“We know where this motion is coming from and we shouldn’t support it” Frank Murphy has never been known as being one of the most….hmmm, progressive county board secretaries, but the Cork man really struck a chord with a lot of county board delegates at this year’s GAA congress. The subject was the question of transparency in the voting process at the event, and the organization where the motion was coming from was the CPA.
Now the question of transparency in the GAA is a thorny one to begin with. It’s one of the only sporting organizations in Europe, perhaps even the world, where you can’t see how delegates voted at congress. But beyond that, it was the wording of Murphy’s statement that was revealing. In essence what was being said was “We (being the GAA) don’t like the CPA, therefore anything that they are going to suggest, we will reject”. And with the idea of transparency at congress, the rhetoric certainly worked. 83% of the delegates voted against the motion at congress, a massive F you to both the CPA, and also, the vast majority of GAA members who are interested in how their county board members are voting.
The CPA was founded in January of last year with the expressed mission of a “balanced fixture programme” for club players. In theory it seemed like a good idea, and you could argue it was an organization that should have worked well in tandem with the GAA. But the powers that be haven’t seen it like that. Since then, the CPA has been denied official recognition by the GAA and pretty much every motion or suggestion they have made has been shot down in flames. But why is that? Whatever about your opinions on Liam Griffin, Anthony Moyles and whoever else is involved, you can’t dispute the central tenet of their argument.
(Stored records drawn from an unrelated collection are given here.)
==> src/rtl/ftgc_pkg.sv <==
// shared widths, vector types, register codes and saturation helper
// no dependencies
package ftgc_pkg;

  localparam int RotW  = 18;  // rotation entries, Q2.16
  localparam int CompW = 18;  // one packed config component
  localparam int CfgW  = 3 * CompW;
  localparam int GW    = 22;  // rotated gravity, unsaturated
  localparam int CW    = 25;  // cross product, unsaturated
  localparam int FsumW = 24;  // negated force sum
  localparam int TsumW = 27;  // negated torque sum
  localparam int OutW  = 20;
  localparam int FracW = 16;
  localparam int CfgIdxW = 3;

  typedef logic [8:0][RotW-1:0]  mat_t;
  typedef logic [2:0][CompW-1:0] vec18_t;
  typedef logic [2:0][GW-1:0]    vecg_t;
  typedef logic [2:0][CW-1:0]    vecc_t;
  typedef logic [2:0][FsumW-1:0] vecf_t;

  typedef enum logic [CfgIdxW-1:0] {
    REG_GRAVITY     = 3'd0,
    REG_FORCE_BIAS  = 3'd1,
    REG_MASS_CENTER = 3'd2,
    REG_TORQUE_BIAS = 3'd3
  } cfg_reg_e;

  // clamp to the signed output range
  function automatic logic [OutW-1:0] sat_out(input logic signed [TsumW-1:0] x);
    logic [OutW-1:0] r;
    if (x > 27'sd524287) begin
      r = 20'h7FFFF;
    end else if (x < -27'sd524288) begin
      r = 20'h80000;
    end else begin
      r = x[OutW-1:0];
    end
    return r;
  endfunction

endpackage

==> src/rtl/ftgc_output.sv <==
// torque sum, saturation of both wrench halves and the output register
// depends on ftgc_pkg
module ftgc_output import ftgc_pkg::*; (
  input  logic   clk_i,
  input  logic   rst_ni,
  input  logic   valid_i,
  output logic   ready_o,
  input  vecc_t  cross_i,
  input  vecf_t  fsum_i,
  input  vec18_t tbias_i,
  output logic   valid_o,
  input  logic   ready_i,
  output logic [2:0][OutW-1:0] force_o,
  output logic [2:0][OutW-1:0] torque_o
);

  logic [2:0][OutW-1:0] force_d, force_q, torque_d, torque_q;
  logic v5_q;
  logic rdy5;

  assign rdy5    = !v5_q || ready_i;
  assign ready_o = rdy5;

  // negate the torque sum, then clamp both halves
  always_comb begin
    logic signed [TsumW-1:0] tsum;
    logic signed [TsumW-1:0] fsx;
    for (int i = 0; i < 3; i++) begin
      tsum        = -($signed(tbias_i[i]) + $signed(cross_i[i]));
      fsx         = $signed(fsum_i[i]);
      torque_d[i] = sat_out(tsum);
      force_d[i]  = sat_out(fsx);
    end
  end

  always_ff @(posedge clk_i or negedge rst_ni) begin
    if (!rst_ni) begin
      v5_q <= 1'b0;
    end else if (rdy5) begin
      v5_q <= valid_i;
    end
  end

  always_ff @(posedge clk_i) begin
    if (rdy5 && valid_i) begin
      force_q  <= force_d;
      torque_q <= torque_d;
    end
  end

  assign valid_o  = v5_q;
  assign force_o  = force_q;
  assign torque_o = torque_q;

endmodule

==> config.mk <==
export PLATFORM = sky130hd
export DESIGN_NAME = ftgc_output
export DESIGN_NICKNAME = d
export VERILOG_FILES = /design/src/rtl/ftgc_pkg.sv /design/src/rtl/ftgc_output.sv
export SDC_FILE = /design/constraint.sdc
export NUM_CORES = 1
export LEC_CHECK = 0
export ABC_AREA = 1
export BUFFER_PORTS_ARGS = -buffer_cell sky130_fd_sc_hd__buf_2
export CAP_MARGIN = 40
export CORE_ASPECT_RATIO = 0.9
export CORE_MARGIN = 4
export CORE_UTILIZATION = 54
export DETAILED_ROUTE_END_ITERATION = 10
export PLACE_DENSITY = 0.92
export SLEW_MARGIN = 20
export SYNTH_ARGS = -nofsm -noshare
export SYNTH_HDL_FRONTEND = slang
export SYNTH_SLANG_ARGS = --single-unit
==> constraint.sdc <==
create_clock -name clk_i -period 7.9 [get_ports clk_i]
set_input_delay 1.58 -clock clk_i [delete_from_list [all_inputs] [get_ports clk_i]]
set_output_delay 1.58 -clock clk_i [all_outputs]
set_load 0.01 [all_outputs]
### Word-level counts from Yosys, hierarchy flattened

Cells that the tools add are included.

| word-level totals | value |
|---|---|
| memories | 0 |
| flip-flop bits (word level) | 121 |
| bits in read-only memories | 0 |
| word-level logic and storage cells | 34 |
| memory bits (writable) | 0 |
| latch bits | 0 |

| operators by class | value |
|---|---|
| magnitude comparators | 12 |
| equal/unequal tests | 0 |
| bitwise gates (word level) | 0 |
| multiplexer cells | 6 |
| div/mod/pow operators | 0 |
| $add $sub $neg | 6 |
| shift-type cells | 0 |
| reductions and logical operators | 3 |
| $mul | 0 |

Operators by type and width:

| cell | count |
|---|---|
| $mux 20 | 6 |
| $gt 27x20->1 const B | 3 |
| $lt 27x20->1 const B | 3 |
| $neg 26->27 | 3 |
| $add 18x25->26 | 3 |
| $gt 24x20->1 const B | 3 |
| $lt 24x20->1 const B | 3 |
| $logic_and 1x1->1 | 1 |
| $logic_not 1->1 | 1 |
| $logic_or 1x1->1 | 1 |

### Logic depth before layout (Yosys ltp)

| logic depth | value |
|---|---|
| depth after elaboration | 4 |
| mapped depth | 20 |
| gate-level depth less buffers | 19 |

### Least setup slack after synthesis

No wires, ideal clock.

| path | value |
|---|---|
| path type | input to register |
| start point | in valid_i |
| end point | reg force_q, in the netlist force_o[0] (enable) |
| slack | -0.142 ns |
| cell stages on the path | 2 |
| path buffers | 0 |
| required time | 7.261 ns |
| arrival time | 7.403 ns |
| cell sequence | inv_1 -> a21oi_1 |

| on the way | value |
|---|---|
| cells in the longest elaborated chain, start to end | 1 |

Ends and longest elaborated chain:

| what | line | text |
|---|---|---|
| start, declared | ftgc_output.sv:6 | `input logic valid_i,` |
| $logic_and 1x1->1 | ftgc_output.sv:45 | `if (rdy5 && valid_i) begin` |
| end signal, assigned | ftgc_output.sv:46 | `force_q <= force_d;` |
| end, declared | ftgc_output.sv:17 | `logic [2:0][OutW-1:0] force_d, force_q, torque_d, torque_q;` |

No other way between the ends.
A chain may end at the register's enable or synchronous reset.

### Worst setup path after layout

| path | value |
|---|---|
| start point | in cross_i[51] (netlist name) |
| end point | reg torque_q, in the netlist torque_o[45] (data pin) |

| on the way | value |
|---|---|
| cells in the longest elaborated chain, start to end | 4 |
| elaborated cells between the ends (all ways) | 5 |

Ends and longest elaborated chain:

| what | line | text |
|---|---|---|
| start, declared | ftgc_output.sv:8 | `input vecc_t cross_i,` |
| $add 18x25->26 * | ftgc_output.sv:29 | `tsum = -($signed(tbias_i[i]) + $signed(cross_i[i]));` |
| $neg 26->27 * | ftgc_output.sv:29 |  |
| $lt 27x20->1 | ftgc_pkg.sv:34 | `end else if (x < -27'sd524288) begin` |
| $mux 20 | ftgc_pkg.sv:34 |  |
| end signal, assigned | ftgc_output.sv:47 | `torque_q <= torque_d;` |
| end, declared | ftgc_output.sv:17 |  |

Mark *: on every way between the ends. The rest lies on a longest branch, timed or not.

==> results.json <==
{
  "cts_tree": "done",
  "antenna_left": 0,
  "synth_xor_area_frac": 0.0355,
  "yosys_warnings": 0,
  "dp_cells": 2323,
  "p_per_area_nw_per_um2": 174,
  "switching_power_mw": 0.970,
  "crit_path_start_kind": "primary input",
  "drt-total-wl_um": 34600,
  "seq_area_um2": 3630,
  "outcome": "finished clean",
  "synthArstFlopShare": 0.00826,
  "placed_cell_area_um2": 13900,
  "crit_family": "simple AND/OR/NAND/NOR gates",
  "rows": 51,
  "setup_tns_ns": 0,
  "rsz0062_at_grt": "false",
  "worst_ep_arrival_time_ns": 4.14,
  "finalInstanceArea_um2": 14400,
  "avgViaCountPerCell": 5.01,
  "synth_top_family_by_area": "simple AND/OR/NAND/NOR gates",
  "crit_top_cell": "nand2_1",
  "synth_compound_area_frac": 0.0555,
  "grt_pass1_vias": 11300,
  "final_layout_size_suffix_gt1_frac": 0.204,
  "core_um2": 21600,
  "synth_area_leaders": "edfxtp_1 (30%), nand2_1 (19%), ha_1 (16%)",
  "hold_viol": 0,
  "syn-num-nets": 2070,
  "path_cells": "buf_2, ha_1, inv_1, ha_1, fa_1, nand3_1, nor2_1, nand2_1, nand3_1, nand2_1, nand2_1, nand2_1, nand2_1, nor3_1, nand3_1, nand2_2, nand2_1",
  "clockPowerShare": 0.309,
  "synthSimpleGateAreaFrac": 0.298,
  "tightestPinTransition_ns": 0.632,
  "drtIter0Drc": 828,
  "syn-mean-instance-area_um2": 6.91,
  "worst-path-buf-inv": 2,
  "ys.flop_type": "edfxtp_1",
  "hold_slack_ns": 0.593,
  "path_clk_slew_ns": 0.07,
  "antenna_found_initial": 0,
  "grt_first_pass_wirelength_um": 53900,
  "hp-class": "flop to flop",
  "period_needed_ns": 3.99,
  "power_mw": 2.52,
  "netlist_top_cells_count": "nand2_1 (608), inv_1 (417), ha_1 (150)",
  "first_pass_iters": 7,
  "dieWidth_um": 164,
  "synthCells": 1712,
  "die-area_um2": 24400,
  "crit_type": "primary input to flop",
  "multi_input_area_um2": 6590,
  "p_seq_frac": 0.323,
  "gp_congestion": 0.981,
  "die_h_um": 148,
  "wl_per_cell_um": 14.7,
  "grt_overflow": 0,
  "fin_nets": 2409,
  "crit_slowest_cell": "fa_1",
  "nFillCells": 1843,
  "clk_latency_ns": 0.42,
  "cap_viol_max_count": 0,
  "cts_root_buffer": "clkbuf_16",
  "skew_ns": 0.0115,
  "p_int_mw": 1.55,
  "endpoint_kind": "flop",
  "final_cells": 2355,
  "syn_to_final_growth_pct": 22.1,
  "start_util": 0.549,
  "power_leakage_nw": 8.54,
  "grt_max_degree": 51,
  "vias": 11800,
  "required_ns": 8.06,
  "ys_seq_elements": 121,
  "antenna_cells": 0,
  "cts_buffers": 17,
  "yosysTopAreaCellShare": 0.304,
  "synth_edf_count": 120,
  "p_sw_frac": 0.385,
  "worstPathMaxFanout": 19,
  "yosys.area.top_type": "edfxtp_1",
  "synth_cell_types": 36,
  "syn-cell-area_um2": 11800,
  "cts_sinks": 121,
  "cts_max_level": 4,
  "slew_headroom": 0.578,
  "hold_buffers": 0,
  "synthAdderAreaFrac": 0.164,
  "route.detailed.drc": 0,
  "slowest_delay_ns": 0.43,
  "fin_crit_sh": 0.505,
  "cts_resized": 0,
  "peakVddDrop_uv": 125,
  "hpwl_um": 28400,
  "synth.most_common_cell": "nand2_1",
  "p_comb_frac": 0.368,
  "grt_use_total": 0.275,
  "synth.area.mux_share": 0,
  "cts_setup_buffers": 0,
  "maxSlewViolCount": 0,
  "seq_area_frac_synth": 0.307,
  "setup_violations": 0,
  "clockBufferDepth": 2,
  "io_buffer_count": 326,
  "ios": 327,
  "max_clock_freq_mhz": 251
}
-- sequential cells by signal, summed over array words and instances (netlist names) --
name and flops:
valid_o 1, force_o 60, torque_o 60
-- path summary, 6_finish.rpt --
check	from	end	slack, ns	cells past startpoint
min in group asynchronous	rst_ni	valid_o$_DFFE_PN0N_	0.92	1
max in group asynchronous	rst_ni	valid_o$_DFFE_PN0N_	6.90	1
hold / removal	valid_o$_DFFE_PN0N_	valid_o$_DFFE_PN0N_	0.59	2
hold reg to reg	valid_o$_DFFE_PN0N_	valid_o$_DFFE_PN0N_	0.59	2
setup / recovery	cross_i[51]	torque_o[45]$_SDFFCE_PN1P_	3.91	17
setup reg to reg	valid_o$_DFFE_PN0N_	torque_o[24]$_SDFFCE_PN1P_	5.64	4
-- per-stage QoR --
step,util,worst slack (ns)
floorplan,-,2.33
global placement,0.641,3.65
detailed placement,0.643,3.51
CTS,0.670,3.95
global route,0.670,3.66
finish,0.670,3.91
-- tightest hold or removal path: stages, from the launching register on --
cell	delay [ns]
dfrtp_1	0.41
nand2_1	0.09
nand2_1	0.06
-- power groups by stage --
| stage | logic [mW] | registers (mW) | clock network [mW] |
|---|---|---|---|
| finish | 0.926 | 0.814 | 0.779 |
| CTS | 0.920 | 0.814 | 0.786 |
| global route | 1.04 | 0.819 | 0.817 |
| floorplan | 0.595 | 0.861 | 0 |
| global placement | 0.886 | 0.826 | 0 |
| detailed placement | 0.913 | 0.827 | 0 |
-- cell usage in the layout, fill, tap and decap left out, types with 13 or more instances in the layout --
cell type / Yosys / layout
xor2_1: 33 / 33
nor2_1: 84 / 84
edfxtp_1: 120 / 120
nand2_2: 13 / 13
xnor2_1: 15 / 15
ha_1: 150 / 150
buf_2: 0 / 326
nand3_1: 62 / 62
nand2_1: 608 / 608
nor2_2: 16 / 16
clkbuf_16: 0 / 17
a21oi_1: 94 / 93
nand4_1: 24 / 24
inv_1: 417 / 417
-- per-layer routing --
layer	global-route usage	vias up	wire (um)
met1	0.353	5255	14600
met4	0.0943	0	997
met3	0.0407	79	2680
li1	-	5970	-
met5	0	-	0
met2	0.475	506	16300
-- cells by family after synthesis --
group,count (synthesis)
AO/OA/AOI/OAI,117
buffers and inverters,433
flip-flops,121
AND/OR/NAND/NOR,840
XOR/XNOR,48
adder cells (fa/ha/maj),153
-- layout make-up --
| type | count | share of cell area |
|---|---|---|
| Clock buffer | 17 | 0.0294 |
| Clock inverter | 15 | 0.0101 |
| Inverter | 418 | 0.109 |
| Multi-Input combinational cell | 1158 | 0.456 |
| Sequential cell | 121 | 0.251 |
| Tap cell | 291 | 0.0252 |
| Timing Repair Buffer | 335 | 0.120 |
(Power assumes the default switching activity.)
The fixture schedule is a mess. And it needs to be sorted out.
The central issue comes back to the idea of power. The GAA don’t want the CPA exerting influence. Just like, in their eyes, the GPA has done since it became a serious organization. To the GAA it must feel like the CPA are trying to do their job of organizing the club fixtures. And nobody likes being told how to do their own job.
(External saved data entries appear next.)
File: src/dtp_pkg.sv
package dtp_pkg;

  // result status codes, lowest value wins when several conditions hold
  typedef enum logic [2:0] {
    ST_OK    = 3'd0,
    ST_EMPTY = 3'd1,
    ST_DOT   = 3'd2,
    ST_BAD   = 3'd3,
    ST_OVF   = 3'd4
  } status_t;

  // parser phase, one-hot
  typedef enum logic [4:0] {
    PH_LEAD   = 5'b00001,
    PH_DIGITS = 5'b00010,
    PH_GAP    = 5'b00100,
    PH_UNIT   = 5'b01000,
    PH_TRAIL  = 5'b10000
  } phase_t;

  localparam int TOTAL_W = 63;
  localparam int WIDE_W  = TOTAL_W + 4;

  localparam logic [7:0] CH_SPACE  = 8'h20;
  localparam logic [7:0] CH_TAB    = 8'h09;
  localparam logic [7:0] CH_CR     = 8'h0D;
  localparam logic [7:0] CH_DOT    = 8'h2E;
  localparam logic [7:0] CH_ZERO   = 8'h30;
  localparam logic [7:0] CH_NINE   = 8'h39;
  localparam logic [7:0] CH_LOW_A  = 8'h61;
  localparam logic [7:0] CH_LOW_Z  = 8'h7A;

  // letter run length saturates here, no known unit is that long
  localparam logic [2:0] ULEN_MAX = 3'd4;

  // y, mon, w, d, h, min, s, ms, us
  localparam int NUM_UNITS = 9;

  localparam logic [23:0] UNIT_KEY [NUM_UNITS] = '{
    24'h000079, 24'h6D6F6E, 24'h000077, 24'h000064, 24'h000068,
    24'h6D696E, 24'h000073, 24'h006D73, 24'h007573
  };

  localparam logic [2:0] UNIT_NCHAR [NUM_UNITS] = '{
    3'd1, 3'd3, 3'd1, 3'd1, 3'd1, 3'd3, 3'd1, 3'd2, 3'd2
  };

  // unit length = ticks_per_second * seconds / divisor, truncated
  localparam logic [31:0] UNIT_SEC [NUM_UNITS] = '{
    32'd31556952, 32'd2629746, 32'd604800, 32'd86400, 32'd3600,
    32'd60, 32'd1, 32'd1, 32'd1
  };

  localparam logic [31:0] UNIT_DIV [NUM_UNITS] = '{
    32'd1, 32'd1, 32'd1, 32'd1, 32'd1, 32'd1, 32'd1, 32'd1000, 32'd1000000
  };

  // base * 10 + addend, wide enough to see any carry past 63 bits
  function automatic logic [WIDE_W-1:0] mac10(input logic [TOTAL_W-1:0] base,
                                              input logic [TOTAL_W-1:0] addend);
    logic [WIDE_W-1:0] b;
    b = {4'b0, base};
    return (b << 3) + (b << 1) + {4'b0, addend};
  endfunction

endpackage

File: src/duration_text_parser.sv
// channel  | ports                                   | direction
// ---------+-----------------------------------------+----------
// in       | in_valid in_stall in_char_code in_is_end | consumed
// out      | out_valid out_stall out_total_micros     | produced
//          | out_status                              |
//
// one item per cycle, except an end item, which waits while the output register is full and stalled
// each digit updates the amount and one product lane per unit in parallel,
// so a unit is priced by lane selection plus one 63-bit add at the term end
// a result appears in the output register the cycle after its end item
// rst_n is synchronous, active low, and returns the parser to leading-space skip
// characters keep flowing while a result waits; only an end item stalls
// when the output register is full and stalled
module duration_text_parser #(
  parameter int TICKS_PER_SECOND = 1000000
) (
  input  logic              clk,
  input  logic              rst_n,
  input  logic              in_valid,
  output logic              in_stall,
  input  logic [7:0]        in_char_code,
  input  logic              in_is_end,
  output logic              out_valid,
  input  logic              out_stall,
  output logic [62:0]       out_total_micros,
  output dtp_pkg::status_t  out_status
);
  import dtp_pkg::*;

  // parser state
  phase_t               phase_r, phase_nxt;
  logic [TOTAL_W-1:0]   amount_r;
  logic [23:0]          letters_r, letters_nxt;
  logic [2:0]           ulen_r, ulen_nxt;
  logic [TOTAL_W-1:0]   total_r, total_nxt;
  logic                 dot_r, dot_nxt;
  logic                 bad_r, bad_nxt;
  logic                 ovf_r, ovf_nxt;
  logic                 content_r, content_nxt;

  // amount times each unit length, kept up to date digit by digit
  logic [TOTAL_W-1:0]   lane_r [NUM_UNITS];
  logic [NUM_UNITS-1:0] lane_ovf_r;

  // output register
  logic                 out_valid_r;
  logic [TOTAL_W-1:0]   out_total_r;
  status_t              out_status_r;

  logic                 in_acc;
  logic                 is_sp, is_dg, is_lw, is_dot;
  logic                 digit_en;
  logic [TOTAL_W-1:0]   amt_add;
  logic [WIDE_W-1:0]    amt_wide;
  logic                 amt_ovf;

  logic [NUM_UNITS-1:0] unit_hit;
  logic                 unit_known;
  logic [TOTAL_W-1:0]   prod;
  logic                 prod_ovf;
  logic [TOTAL_W:0]     sum;
  logic                 sum_ovf;

  logic                 end_bad, end_ovf;
  logic [TOTAL_W-1:0]   end_total;
  status_t              end_status;

  // an end item needs the output register, characters never do
  assign in_stall = out_valid_r & out_stall & in_is_end;
  assign in_acc   = in_valid & ~in_stall;

  // character classes
  assign is_sp  = (in_char_code == CH_SPACE) ||
                  ((in_char_code >= CH_TAB) && (in_char_code <= CH_CR));
  assign is_dg  = (in_char_code >= CH_ZERO) && (in_char_code <= CH_NINE);
  assign is_lw  = (in_char_code >= CH_LOW_A) && (in_char_code <= CH_LOW_Z);
  assign is_dot = (in_char_code == CH_DOT);

  // amount: start from zero unless already inside a digit run
  assign amt_add  = {59'b0, in_char_code[3:0]};
  assign amt_wide = mac10((phase_r == PH_DIGITS) ? amount_r : '0, amt_add);
  assign amt_ovf  = |amt_wide[WIDE_W-1:TOTAL_W];

  always_ff @(posedge clk) begin
    if (digit_en) begin
      amount_r <= amt_wide[TOTAL_W-1:0];
    end
  end

  // one product lane per unit; a lane overflow only matters if its unit is chosen
  for (genvar u = 0; u < NUM_UNITS; u++) begin : g_lane
    localparam logic [TOTAL_W-1:0] LEN =
      (TOTAL_W'(TICKS_PER_SECOND) * TOTAL_W'(UNIT_SEC[u])) / TOTAL_W'(UNIT_DIV[u]);

    logic [TOTAL_W-1:0] dmul;
    logic [WIDE_W-1:0]  wide;
    logic               ovf_keep;

    assign dmul     = TOTAL_W'(in_char_code[3:0]) * LEN;
    assign wide     = mac10((phase_r == PH_DIGITS) ? lane_r[u] : '0, dmul);
    assign ovf_keep = (phase_r == PH_DIGITS) & lane_ovf_r[u];

    always_ff @(posedge clk) begin
      if (digit_en) begin
        lane_r[u]     <= wide[TOTAL_W-1:0];
        lane_ovf_r[u] <= ovf_keep | (|wide[WIDE_W-1:TOTAL_W]);
      end
    end

    assign unit_hit[u] = (ulen_r == UNIT_NCHAR[u]) && (letters_r == UNIT_KEY[u]);
  end

  // close a term: pick the lane of the named unit and add it to the total
  always_comb begin
    prod     = '0;
    prod_ovf = 1'b0;
    for (int u = 0; u < NUM_UNITS; u++) begin
      if (unit_hit[u]) begin
        prod     = prod | lane_r[u];
        prod_ovf = prod_ovf | lane_ovf_r[u];
      end
    end
  end

  assign unit_known = |unit_hit;
  assign sum        = {1'b0, total_r} + {1'b0, prod};
  assign sum_ovf    = sum[TOTAL_W];

  // what the end item reports
  always_comb begin
    end_bad   = bad_r;
    end_ovf   = ovf_r;
    end_total = total_r;
    if (!bad_r) begin
      if ((phase_r == PH_DIGITS) || (phase_r == PH_GAP)) begin
        end_bad = 1'b1;
      end else if (phase_r == PH_UNIT) begin
        if (!unit_known) begin
          end_bad = 1'b1;
        end else begin
          end_ovf   = ovf_r | prod_ovf | sum_ovf;
          end_total = sum[TOTAL_W-1:0];
        end
      end
    end
    if (!content_r) begin
      end_status = ST_EMPTY;
    end else if (dot_r) begin
      end_status = ST_DOT;
    end else if (end_bad) begin
      end_status = ST_BAD;
    end else if (end_ovf) begin
      end_status = ST_OVF;
    end else begin
      end_status = ST_OK;
    end
  end

  // character handling
  always_comb begin
    phase_nxt   = phase_r;
    letters_nxt = letters_r;
    ulen_nxt    = ulen_r;
    total_nxt   = total_r;
    dot_nxt     = dot_r;
    bad_nxt     = bad_r;
    ovf_nxt     = ovf_r;
    content_nxt = content_r;
    digit_en    = 1'b0;

    if (in_acc) begin
      if (in_is_end) begin
        // back to the reset state for the next text
        phase_nxt   = PH_LEAD;
        total_nxt   = '0;
        dot_nxt     = 1'b0;
        bad_nxt     = 1'b0;
        ovf_nxt     = 1'b0;
        content_nxt = 1'b0;
      end else begin
        if (is_dot) begin
          dot_nxt = 1'b1;
        end
        if (!((phase_r == PH_LEAD) && is_sp)) begin
          content_nxt = 1'b1;
          // once malformed only dots are still watched
          if (!bad_r) begin
            unique case (phase_r)
              PH_LEAD, PH_TRAIL: begin
                if (is_dg) begin
                  digit_en  = 1'b1;
                  phase_nxt = PH_DIGITS;
                end else if (!is_sp) begin
                  bad_nxt = 1'b1;
                end
              end
              PH_DIGITS: begin
                if (is_dg) begin
                  digit_en = 1'b1;
                  if (amt_ovf) begin
                    ovf_nxt = 1'b1;
                  end
                end else if (is_sp) begin
                  phase_nxt = PH_GAP;
                end else if (is_lw) begin
                  letters_nxt = {16'b0, in_char_code};
                  ulen_nxt    = 3'd1;
                  phase_nxt   = PH_UNIT;
                end else begin
                  bad_nxt = 1'b1;
                end
              end
              PH_GAP: begin
                if (is_lw) begin
                  letters_nxt = {16'b0, in_char_code};
                  ulen_nxt    = 3'd1;
                  phase_nxt   = PH_UNIT;
                end else if (!is_sp) begin
                  bad_nxt = 1'b1;
                end
              end
              PH_UNIT: begin
                if (is_lw) begin
                  letters_nxt = {letters_r[15:0], in_char_code};
                  if (ulen_r != ULEN_MAX) begin
                    ulen_nxt = ulen_r + 3'd1;
                  end
                end else if (!unit_known) begin
                  bad_nxt = 1'b1;
                end else begin
                  total_nxt = sum[TOTAL_W-1:0];
                  if (prod_ovf || sum_ovf) begin
                    ovf_nxt = 1'b1;
                  end
                  if (is_sp) begin
                    phase_nxt = PH_TRAIL;
                  end else if (is_dg) begin
                    digit_en  = 1'b1;
                    phase_nxt = PH_DIGITS;
                  end else begin
                    bad_nxt = 1'b1;
                  end
                end
              end
              default: begin
                bad_nxt = 1'b1;
              end
            endcase
          end
        end
      end
    end
  end

  always_ff @(posedge clk) begin
    if (!rst_n) begin
      phase_r   <= PH_LEAD;
      total_r   <= '0;
      dot_r     <= 1'b0;
      bad_r     <= 1'b0;
      ovf_r     <= 1'b0;
      content_r <= 1'b0;
    end else begin
      phase_r   <= phase_nxt;
      total_r   <= total_nxt;
      dot_r     <= dot_nxt;
      bad_r     <= bad_nxt;
      ovf_r     <= ovf_nxt;
      content_r <= content_nxt;
    end
  end

  // letters are loaded before any read
  always_ff @(posedge clk) begin
    letters_r <= letters_nxt;
    ulen_r    <= ulen_nxt;
  end

  // output register
  always_ff @(posedge clk) begin
    if (!rst_n) begin
      out_valid_r <= 1'b0;
    end else if (in_acc && in_is_end) begin
      out_valid_r <= 1'b1;
    end else if (!out_stall) begin
      out_valid_r <= 1'b0;
    end
  end

  always_ff @(posedge clk) begin
    if (in_acc && in_is_end) begin
      out_status_r <= end_status;
      out_total_r  <= (end_status == ST_OK) ? end_total : '0;
    end
  end

  assign out_valid        = out_valid_r;
  assign out_total_micros = out_total_r;
  assign out_status       = out_status_r;

  // an accepted end item always shows up at the output next cycle
  a_end_to_out: assert property (@(posedge clk) disable iff (!rst_n)
    (in_acc && in_is_end) |=> out_valid)
    else $error("end item did not produce a result");

  // after an end item the parser is back at leading-space skip with no total
  a_end_clears: assert property (@(posedge clk) disable iff (!rst_n)
    (in_acc && in_is_end) |=> (phase_r == PH_LEAD) && (total_r == '0) && !content_r)
    else $error("parser state not cleared after end item");

  // a failing status never carries a total
  a_zero_total: assert property (@(posedge clk) disable iff (!rst_n)
    (out_valid && (out_status != ST_OK)) |-> (out_total_micros == '0))
    else $error("nonzero total with failing status");

  // input only backs up behind a held result
  a_stall_cause: assert property (@(posedge clk) disable iff (!rst_n)
    in_stall |-> (out_valid && out_stall))
    else $error("input stalled without a held result");

endmodule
While the delegates at last year’s congress were almost openly hostile to the CPA’s requests, the GAA, at the very least, did realize that extra time was needed for club players this year. So as a sop to them, the decision of Pauraic Duffy and co was one of, “Here, we’ll give them the month of April and that will appease the”. But it hasn’t.
Now there are numerous reasons for that. Whatever about what you see when you look out the window at the moment, it’s undeniable that the weather in our country for the last 3 months has been somewhat, say, inclement. Now you can’t blame the GAA for that. And also rescheduling fixtures, such as the National hurling league final for the month of April, is another cheap shot at the organization. The games needed to be played, for cash strapped county boards at the very least, so when else were they going to do so?
The problem seems more that the GAA didn’t think out how a designated club only month would play out. Well actually they did. When announcing the new fixture list last August Pauraic Duffy even said “Personally, I think you’ll find that not many counties will play club championship matches in April”. So even though they anticipated the problem, they still went ahead and created it anyway.
Maybe you would want to blame insecure county management teams, who are afraid of their players getting injured while playing club games. This despite the fact that they could easily be injured in county training during the month anyway. Those same managers might, justifiably, argue that they have season defining championship games coming up in May, and any time they have with their county players is precious. And in the interim, the county player is being dragged left and right by vested interests. We’ve seen how Offaly hurlers have refused to for the football clubs this month, http://hoganstand.com/article/index/283754 as they feel it will affect their championship preparation. And that’s happening in many other counties across the country also.
Let’s not call a spade a digging implement here, let’s call it a spade. The idea of setting aside one month aside for the club game in April seemed like a good idea, but the practicalities of it are unsustainable. At best, perhaps 2 rounds of club championship games will be played this month, maybe one. In a lot of counties, no club championship games are being played. Eamon Donoghue from the Irish Times had a superb graphic in a recent piece as to how many club games were actually being played this month. It made for sobering reading.
Now you may have your own opinion of what the CPA is like, and the necessity for them, but when an organization has 25,000 members, it’s clear there must be some issue. And when those members have to put their lives on hold for months on end, on the basis that they “might” have a match next week, then you can easily see their frustration. The irony of it is the CPA shouldn’t be an enemy of the state. In reality, the GAA should be seeing them as partners to work with. Because the more disillusioned club players become with not playing games, the more likely they will either play other sports, or quit GAA altogether. Fewer players means there’s a club game that doesn’t function. And without a functioning club game, elite county level isn’t going to work either.
Everyone, be they from clubs, colleges, county boards, needs to sit around the table and fix this. And the sooner they do so, the better it is for everyone. Forget about 3 year trial plans for a club only month in April. It’s been tried once, and we know it doesn’t work, so why bother trying it again?
The funny thing is, there seems an easily identifiable remedy for the fixture schedule. What about a system whereby the universities are allowed to run off their competitions in January, the inter county season can run from February to late July or August, and the club calendar ran from August until the end of the year? And all the fixtures, both club and county, can be decided in advance months before. Sounds simple doesn’t it? Yeah, of course it does. There’s only one problem. When it comes to the GAA, nothing ever is.